A semi-rural locale traditionally punctuated by industry, the Enka-Candler area turns up little in the way of galleries, studio tours, and other concerted efforts to showcase the arts. Again, the problem isn’t that few creative-minded people dare to live west of Haywood Road. (In fact, many artists are fleeing Asheville’s more urban districts for cheaper real estate.) Rather, the challenge lies in rallying dozens of micro-neighborhoods whose residents vary greatly in demographics.
But if anyone could unite a markedly disjointed community, it would be Glickman. A former New Orleans resident with decades of marketing experience, Glickman founded a small, hyperlocal artists collective called Biltmore Lake Artists in 2019, after a visual impairment left her unable to drive to downtown galleries. In May 2020, in hopes of expanding the group’s reach and remedying pandemic loneliness, Biltmore Lake Artists officially evolved into the Sand Hill Artists Collective, an organization that celebrates crafters and artists living around Sand Hill Road. The road winds from the heart of the West Asheville business corridor past Vance Elementary School and the terminus of Hominy Creek Greenway; through Enka Village, a former textile hub where the American Enka Company was once the largest national producer of rayon, and where the eco-friendly fabric Lyocell (aka Tencel) was born; to Biltmore Lake, an upscale planned community. (The lake, created 100 years ago for factory employees, is now private.)
Like most aspects of pandemic life, the collective is an exclusively virtual endeavor for now. Fellow Biltmore Lake resident Bob Ware maintains a blog that, in addition to being a platform for art news and commentary, features three artists each month. “He’s been with me since the beginning [of the project],” notes Glickman. “I owe him everything.”
To be eligible for the collective, the artist must live or work in one of five Buncombe County zip codes: 28715, 28728, 28704, 28806, or 28810. The artist’s work must also be screened by a five-member jury of local makers and gallery professionals.
“We want to represent a variety of mediums and talent levels,” says Glickman. “One of our goals is to provide exposure to emerging artists.”

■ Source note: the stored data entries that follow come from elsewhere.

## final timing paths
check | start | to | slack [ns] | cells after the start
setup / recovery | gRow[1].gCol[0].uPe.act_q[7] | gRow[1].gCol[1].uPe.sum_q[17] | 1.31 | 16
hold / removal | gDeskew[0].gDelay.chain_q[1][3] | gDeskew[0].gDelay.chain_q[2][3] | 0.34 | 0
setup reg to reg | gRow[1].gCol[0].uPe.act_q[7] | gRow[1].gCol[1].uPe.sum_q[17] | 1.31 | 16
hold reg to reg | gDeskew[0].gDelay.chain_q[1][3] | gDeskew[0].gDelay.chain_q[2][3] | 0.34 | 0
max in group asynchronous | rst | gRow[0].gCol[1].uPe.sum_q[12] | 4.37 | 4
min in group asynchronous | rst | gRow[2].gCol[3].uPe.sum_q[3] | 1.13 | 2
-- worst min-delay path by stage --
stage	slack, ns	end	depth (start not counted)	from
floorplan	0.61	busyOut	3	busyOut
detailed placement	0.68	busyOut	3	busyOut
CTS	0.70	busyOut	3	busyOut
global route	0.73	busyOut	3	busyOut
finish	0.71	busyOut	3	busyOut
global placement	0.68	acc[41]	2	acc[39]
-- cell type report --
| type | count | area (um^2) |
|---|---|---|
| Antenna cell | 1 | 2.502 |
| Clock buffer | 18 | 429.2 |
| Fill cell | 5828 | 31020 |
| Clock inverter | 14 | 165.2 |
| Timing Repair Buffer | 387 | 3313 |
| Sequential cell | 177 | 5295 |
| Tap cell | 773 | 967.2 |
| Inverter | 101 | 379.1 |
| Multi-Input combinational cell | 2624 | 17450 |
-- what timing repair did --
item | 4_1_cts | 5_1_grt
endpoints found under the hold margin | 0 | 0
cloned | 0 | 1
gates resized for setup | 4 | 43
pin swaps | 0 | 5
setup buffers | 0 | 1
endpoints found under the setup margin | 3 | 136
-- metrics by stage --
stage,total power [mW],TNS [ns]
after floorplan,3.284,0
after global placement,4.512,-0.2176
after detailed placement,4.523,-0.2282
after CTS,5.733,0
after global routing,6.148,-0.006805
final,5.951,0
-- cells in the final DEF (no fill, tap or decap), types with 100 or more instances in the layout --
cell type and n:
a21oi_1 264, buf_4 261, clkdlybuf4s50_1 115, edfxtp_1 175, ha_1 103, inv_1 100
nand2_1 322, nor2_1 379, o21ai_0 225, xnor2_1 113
This design comes from an exercise in tuning for small area, a short achievable clock period and few clock cycles per item on the open sky130 flow, not from production work.
Where RTL was checked, it was by simulation tests only, not by an equivalence proof against the original.
No activity file was given, so power comes from the tool's default toggle rates.

==> flow/design.v <==
module vvdiv #(
    parameter int VECTOR_SIZE = 16,
    parameter int INT_SIZE    = 16
) (
    input  logic                                  clock,
    input  logic                                  resetn,
    input  logic                                  in_valid,
    output logic                                  in_ready,
    input  logic [VECTOR_SIZE-1:0][INT_SIZE-1:0]  a,
    input  logic [VECTOR_SIZE-1:0][INT_SIZE-1:0]  x,
    output logic                                  out_valid,
    input  logic                                  out_ready,
    output logic [VECTOR_SIZE-1:0][INT_SIZE-1:0]  q,
    output logic [VECTOR_SIZE-1:0][INT_SIZE-1:0]  r,
    output logic [VECTOR_SIZE-1:0]                dz
);
    localparam int ITERS      = 1;
    localparam int LOAD_ITERS = 3;
    localparam int STEPS      = (INT_SIZE - LOAD_ITERS) / ITERS;
    localparam int CW         = $clog2(STEPS + 1);
    logic          busy;
    logic [CW-1:0] cnt;
    logic [VECTOR_SIZE-1:0][INT_SIZE-1:0] xr, rm, qa;
    logic [VECTOR_SIZE-1:0] zr;
    assign in_ready = !busy && (!out_valid || out_ready);
    always_ff @(posedge clock or negedge resetn) begin
        if (!resetn) begin
            busy      <= 1'b0;
            cnt       <= '0;
            out_valid <= 1'b0;
        end else if (busy) begin
            cnt <= cnt - 1'b1;
            if (cnt == CW'(1)) begin
                busy      <= 1'b0;
                out_valid <= 1'b1;
            end
        end else if (in_ready) begin
            busy      <= in_valid;
            cnt       <= CW'(STEPS);
            out_valid <= 1'b0;
        end
    end
    task automatic step(input logic [INT_SIZE-1:0] rv, input logic b,
                        input logic [INT_SIZE-1:0] xv,
                        output logic ge, output logic [INT_SIZE-1:0] rn);
        logic [INT_SIZE:0] trial, diff;
        trial = {rv, b};
        diff  = trial - {1'b0, xv};
        ge    = !diff[INT_SIZE];
        rn    = ge ? diff[INT_SIZE-1:0] : trial[INT_SIZE-1:0];
    endtask
    for (genvar i = 0; i < VECTOR_SIZE; i++) begin : g_lane
        logic [INT_SIZE-1:0] rem_ld, qa_ld, rem_it, qa_it;
        always_comb begin
            logic [LOAD_ITERS-1:0] top, xs, qs, rs;
            top = a[i][INT_SIZE-1 -: LOAD_ITERS];
            xs  = x[i][LOAD_ITERS-1:0];
            qs  = xs == '0 ? '1 : top / xs;
            rs  = xs == '0 ? top : top % xs;
            if ((x[i] >> LOAD_ITERS) != '0) begin
                qs = '0;
                rs = top;
            end
            rem_ld = INT_SIZE'(rs);
            qa_ld  = {a[i][INT_SIZE-LOAD_ITERS-1:0], qs};
            rem_it = rm[i];
            qa_it  = qa[i];
            for (int k = 0; k < ITERS; k++) begin
                logic ge;
                step(rem_it, qa_it[INT_SIZE-1], xr[i], ge, rem_it);
                qa_it = {qa_it[INT_SIZE-2:0], ge};
            end
        end
        always_ff @(posedge clock) begin
            if (busy) begin
                rm[i] <= rem_it;
                qa[i] <= qa_it;
            end else if (in_ready) begin
                xr[i] <= x[i];
                zr[i] <= x[i] == '0;
                rm[i] <= rem_ld;
                qa[i] <= qa_ld;
            end
        end
        assign q[i]  = qa[i];
        assign r[i]  = rm[i];
        assign dz[i] = zr[i];
    end
endmodule
Settings: LEC_CHECK=0, CAP_MARGIN=20, CORE_MARGIN=2, CORE_UTILIZATION=40, SETUP_SLACK_MARGIN=4.5, SLEW_MARGIN=20; clock period 8.0 ns.
standard.sh (not shown) runs the stock make flow with config.mk's settings and CLKGATE_MAP_FILE= SYNTH_SCRIPT=/design/flow/synth_recipe.tcl, a recipe that flattens the netlist after the stock synthesis.
==> flow/flow/run.sh <==
#!/bin/bash
# The standard layout, with plain buffers on the ports instead of the delay
# buffers buffer_ports picks by default. Every port still gets its own buffer.
set -euo pipefail
export BUFFER_PORTS_ARGS="-buffer_cell sky130_fd_sc_hd__buf_1"
bash standard.sh > standard.log 2>&1
Rerun with:
--- a/flow/design.v
+++ b/flow/design.v
@@ -13,11 +13,11 @@
     output logic [VECTOR_SIZE-1:0][INT_SIZE-1:0]  q,
     output logic [VECTOR_SIZE-1:0][INT_SIZE-1:0]  r,
     output logic [VECTOR_SIZE-1:0]                dz
 );
     localparam int ITERS      = 1;
-    localparam int LOAD_ITERS = 3;
+    localparam int LOAD_ITERS = 2;
     localparam int STEPS      = (INT_SIZE - LOAD_ITERS) / ITERS;
     localparam int CW         = $clog2(STEPS + 1);
     logic          busy;
     logic [CW-1:0] cnt;
     logic [VECTOR_SIZE-1:0][INT_SIZE-1:0] xr, rm, qa;
Outcome:
- routed wire length shrinks by 8.9%
- die area shrinks by 4.4%
- power shrinks by 2.8%
- combinational power shrinks by about 3%
- worst hold slack is better by 0.0063 ns
- setup slack is better by 0.18 ns
- area after synthesis shrinks by 4.4%
- register-to-register slack is better by 0.16 ns
- cell count shrinks by 7.6%
- critical path depth shrinks by 11
- design area shrinks by 11%
- core utilization shrinks by 3.7 points
Function was not checked in any run of this note: the RTL went through the layout flow alone.

---

before:
Another version of the RTL of vvdiv (not shown whole).
For scale: ~5,900 cells after synthesis, roughly 790 flip-flops, about 1,000 I/O pins, ~0.047 sq mm of cells after synthesis.
==> module vvdiv, before the edit <==
module vvdiv #(
    parameter int VECTOR_SIZE = 16,
    parameter int INT_SIZE    = 16
) (
    input  logic                                  clock,
    input  logic                                  resetn,
    input  logic                                  in_valid,
    output logic                                  in_ready,
    input  logic [VECTOR_SIZE-1:0][INT_SIZE-1:0]  a,
    input  logic [VECTOR_SIZE-1:0][INT_SIZE-1:0]  x,
    output logic                                  out_valid,
    input  logic                                  out_ready,
    output logic [VECTOR_SIZE-1:0][INT_SIZE-1:0]  q,
    output logic [VECTOR_SIZE-1:0][INT_SIZE-1:0]  r,
    output logic [VECTOR_SIZE-1:0]                dz
);
    localparam int ITERS      = 1;
    localparam int LOAD_ITERS = 3;
    localparam int STEPS      = (INT_SIZE - LOAD_ITERS) / ITERS;
    localparam int CW         = $clog2(STEPS + 1);
    logic          busy;
    logic [CW-1:0] cnt;
    logic [VECTOR_SIZE-1:0][INT_SIZE-1:0] xr, rm, qa;
    logic [VECTOR_SIZE-1:0] zr;
    logic idle;
    assign in_ready = idle;
    always_ff @(posedge clock or negedge resetn) begin
        if (!resetn) begin
            idle      <= 1'b1;
            busy      <= 1'b0;
            cnt       <= '0;
            out_valid <= 1'b0;
        end else if (busy) begin
            cnt <= cnt - 1'b1;
            if (cnt == CW'(1)) begin
                busy      <= 1'b0;
                out_valid <= 1'b1;
            end
        end else if (out_valid) begin
            if (out_ready) begin
                out_valid <= 1'b0;
                idle      <= 1'b1;
            end
        end else if (in_valid) begin
            idle <= 1'b0;
            busy <= 1'b1;
            cnt  <= CW'(STEPS);
        end
    end
    task automatic step(input logic [INT_SIZE-1:0] rv, input logic b,
                        input logic [INT_SIZE-1:0] xv,
                        output logic ge, output logic [INT_SIZE-1:0] rn);
        logic [INT_SIZE-1:0] t, g, p, c;
        t = {rv[INT_SIZE-2:0], b};
        g = t & ~xv;
        p = t | ~xv;
        g[0] = t[0] | ~xv[0];
        for (int l = 0; (1 << l) < INT_SIZE; l++) begin
            for (int j = 0; j < INT_SIZE; j++) begin
                if ((j >> l) & 1) begin
                    g[j] = g[j] | (p[j] & g[((j >> l) << l) - 1]);
                    p[j] = p[j] & p[((j >> l) << l) - 1];
                end
            end
        end
        c  = {g[INT_SIZE-2:0], 1'b1};
        ge = rv[INT_SIZE-1] | g[INT_SIZE-1];
        rn = ge ? (t ^ ~xv ^ c) : t;
    endtask
    for (genvar i = 0; i < VECTOR_SIZE; i++) begin : g_lane
        logic [INT_SIZE-1:0] rem_ld, qa_ld, rem_it, qa_it;
        always_comb begin
            logic [LOAD_ITERS-1:0] top, xs, qs, rs;
            top = a[i][INT_SIZE-1 -: LOAD_ITERS];
            xs  = x[i][LOAD_ITERS-1:0];
            qs  = xs == '0 ? '1 : top / xs;
            rs  = xs == '0 ? top : top % xs;
            if ((x[i] >> LOAD_ITERS) != '0) begin
                qs = '0;
                rs = top;
            end
            rem_ld = INT_SIZE'(rs);
            qa_ld  = {a[i][INT_SIZE-LOAD_ITERS-1:0], qs};
            rem_it = rm[i];
            qa_it  = qa[i];
            for (int k = 0; k < ITERS; k++) begin
                logic ge;
                step(rem_it, qa_it[INT_SIZE-1], xr[i], ge, rem_it);
                qa_it = {qa_it[INT_SIZE-2:0], ge};
            end
        end
        always_ff @(posedge clock) begin
            if (busy) begin
                rm[i] <= rem_it;
                qa[i] <= qa_it;
            end else if (idle) begin
                xr[i] <= x[i];
                zr[i] <= x[i] == '0;
                rm[i] <= rem_ld;
                qa[i] <= qa_ld;
            end
        end
        assign q[i]  = qa[i];
        assign r[i]  = rm[i];
        assign dz[i] = zr[i];
    end
endmodule
==> flow/config.mk <==
export PLATFORM = sky130hd
export DESIGN_NAME = vvdiv
export DESIGN_NICKNAME = vvdiv
export VERILOG_FILES = /design/flow/design.v
export SDC_FILE = /design/flow/constraint.sdc
export NUM_CORES = 4
export LEC_CHECK = 0
export ABC_AREA = 1
export CAP_MARGIN = 20
export CORE_MARGIN = 2
export CORE_UTILIZATION = 40
export SETUP_SLACK_MARGIN = 5.0
export SLEW_MARGIN = 20
==> flow/constraint.sdc <==
create_clock -name core_clock -period 8.0 [get_ports {clock}]
set_input_delay 1.6000 -clock core_clock [delete_from_list [all_inputs] [get_ports {clock}]]
set_output_delay 1.6000 -clock core_clock [all_outputs]
set_load 0.01 [all_outputs]
==> flow/flow/run.sh <==
#!/bin/bash
# The standard layout, with plain buffers on the ports instead of the delay
# buffers buffer_ports picks by default. Every port still gets its own buffer.
set -euo pipefail
export ADDER_MAP_FILE=
export BUFFER_PORTS_ARGS="-buffer_cell sky130_fd_sc_hd__buf_1"
bash standard.sh > standard.log 2>&1
Testbench counts of before, summed over its fixed seeds: cycles 3,840, items 256.
Input changes introduced in after (baseline for comparison: before):
--- a/flow/design.v
+++ b/flow/design.v
@@ -13,11 +13,11 @@
     output logic [VECTOR_SIZE-1:0][INT_SIZE-1:0]  q,
     output logic [VECTOR_SIZE-1:0][INT_SIZE-1:0]  r,
     output logic [VECTOR_SIZE-1:0]                dz
 );
     localparam int ITERS      = 1;
-    localparam int LOAD_ITERS = 3;
+    localparam int LOAD_ITERS = 2;
     localparam int STEPS      = (INT_SIZE - LOAD_ITERS) / ITERS;
     localparam int CW         = $clog2(STEPS + 1);
     logic          busy;
     logic [CW-1:0] cnt;
     logic [VECTOR_SIZE-1:0][INT_SIZE-1:0] xr, rm, qa;
@@ -88,18 +88,17 @@
                 step(rem_it, qa_it[INT_SIZE-1], xr[i], ge, rem_it);
                 qa_it = {qa_it[INT_SIZE-2:0], ge};
             end
         end
         always_ff @(posedge clock) begin
-            if (busy) begin
-                rm[i] <= rem_it;
-                qa[i] <= qa_it;
-            end else if (idle) begin
+            if (!out_valid) begin
+                rm[i] <= busy ? rem_it : rem_ld;
+                qa[i] <= busy ? qa_it : qa_ld;
+            end
+            if (idle) begin
                 xr[i] <= x[i];
                 zr[i] <= x[i] == '0;
-                rm[i] <= rem_ld;
-                qa[i] <= qa_ld;
             end
         end
         assign q[i]  = qa[i];
         assign r[i]  = rm[i];
         assign dz[i] = zr[i];
### Flow results
Changes observed in after relative to before: number of logic stages on the critical path including buffering now sits at about the same level; power consumed by the clock network saw an increase; area enclosed by the die boundary saw a decrease.
Per the comparison of after with before, post-route worst hold slack saw an increase, layout overhead on the synthesized area saw an increase, clock power share saw a decrease.
Going from before to after, the proportion of power drawn by flip-flops and latches was found to have gone down by 2.4 points.
Compare before and after | worst path setup slack after routing lower: after
Number of placed instances with taps included | after above before
Against before, the final cell area of after is higher.
Relative to before, highest clock frequency the design can meet decreased by about 2% in after.
before → after: synthesized cell count up 0.49%, multi-input gate count down 41.
Function not checked in after: the RTL went through the layout flow alone.

-- separate check: timing with driven ports --
How much do the figures lean on ideal ports? The routed layouts below were timed once more, with nothing changed but the port constraints. Step 1: set_driving_cell puts a clkbuf_16 on clock and a buf_2 on each other input, an assumption about the parent block. Step 2, shift: input delay + t, output delay - t, t = (earliest + latest rising clock arrival at the registers) / 2. This alone moves slack from input paths to output paths. Slacks: no drivers / after step 1 / after step 2; pairs: no drivers / after step 1.
run | shift t [ns] | setup slack, ns | worst data-port slew with drivers (ns) | pins driven straight from the clock port
the first run of note 1 | 0.778 | 4.059 / 4.046 / 3.268 | 0.35 | 1
the second run of note 1 | 0.758 | 4.236 / 4.212 / 4.006 | 0.16 | 1
before | 0.764 | 4.955 / 4.876 / 4.409 | 0.22 | 1
after | 0.762 | 4.894 / 4.814 / 4.395 | 0.20 | 1
After both steps setup and hold are still met in every run listed. For the first run of note 1, which loses most, drivers alone change the setup slack by -0.013 ns; drivers and shift together by -0.791 ns.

Case in point: painter Gail Sauter. Though Sauter is well known in the creative communities spidering out from Portland, Maine — she served as Acadia National Park’s artist-in-residence in 2010 — she is new to North Carolina. Two winters ago, she went knocking around in a travel trailer, looking for a warmer place to hang her hat. When she rolled into Asheville, she fell in love with a city whose artists are front and center. “It’s a place where the public can actually see the makers,” says Sauter.
In March, amid Governor Cooper’s first round of stay-at-home orders, she put down roots in the western reaches of Buncombe County. Her style — one that is clearly influenced by 19th-century Impressionism — brings a new flavor to the local arts scene. Much like American painter Mary Cassatt, Sauter’s works are atmospheric. They capture the body language of women walking in crowded streets and children swimming in indigo water.
Sauter was featured on the blog late last year, joining other area painters such as Joseph Pearson, whose figurative work includes sociopolitical narratives centered on the Black community and emotionally resonant portraiture, and self-proclaimed “poly-crafter” Terry Taylor. An Enka native — his mother was born in the agrarian community of Big Sandy Mush, north of Leicester, and his father in Candler’s Billy Cove — Taylor is deeply rooted in these mountains. Even his current work focuses on transforming vintage postcards from Western North Carolina.
Taylor admits that the region is a cultural dustbowl. “Enka and Candler aren’t exactly artistic hotbeds,” Taylor says. “Few galleries? How about no galleries?”
Needless to say, the Sand Hill Artists Collective meets a need. That much is evident in blog traffic. In less than nine months, the website has garnered more than 500 subscribers, 40 percent of whom are from out of town. Glickman attributes the organization’s success to old-school, word-of-mouth marketing. “That’s what I do,” she laughs.
Major Asheville galleries such as Blue Spiral 1, whose director Michael Manes lives in Enka Village and serves as an advisor to the collective, also helped by networking with artists. In December, gallery professionals banded together with the Sand Hill Artists Collective to produce a Virtual Holiday Gallery Tour, an online series featuring original programming from ten of the Asheville area’s top galleries. The money raised will fund a part-time social-media-marketing position in 2021.
“The collective has grown organically,” says Glickman. “We had zero money, just a goal of connecting communities and providing artists with support, and we did it.”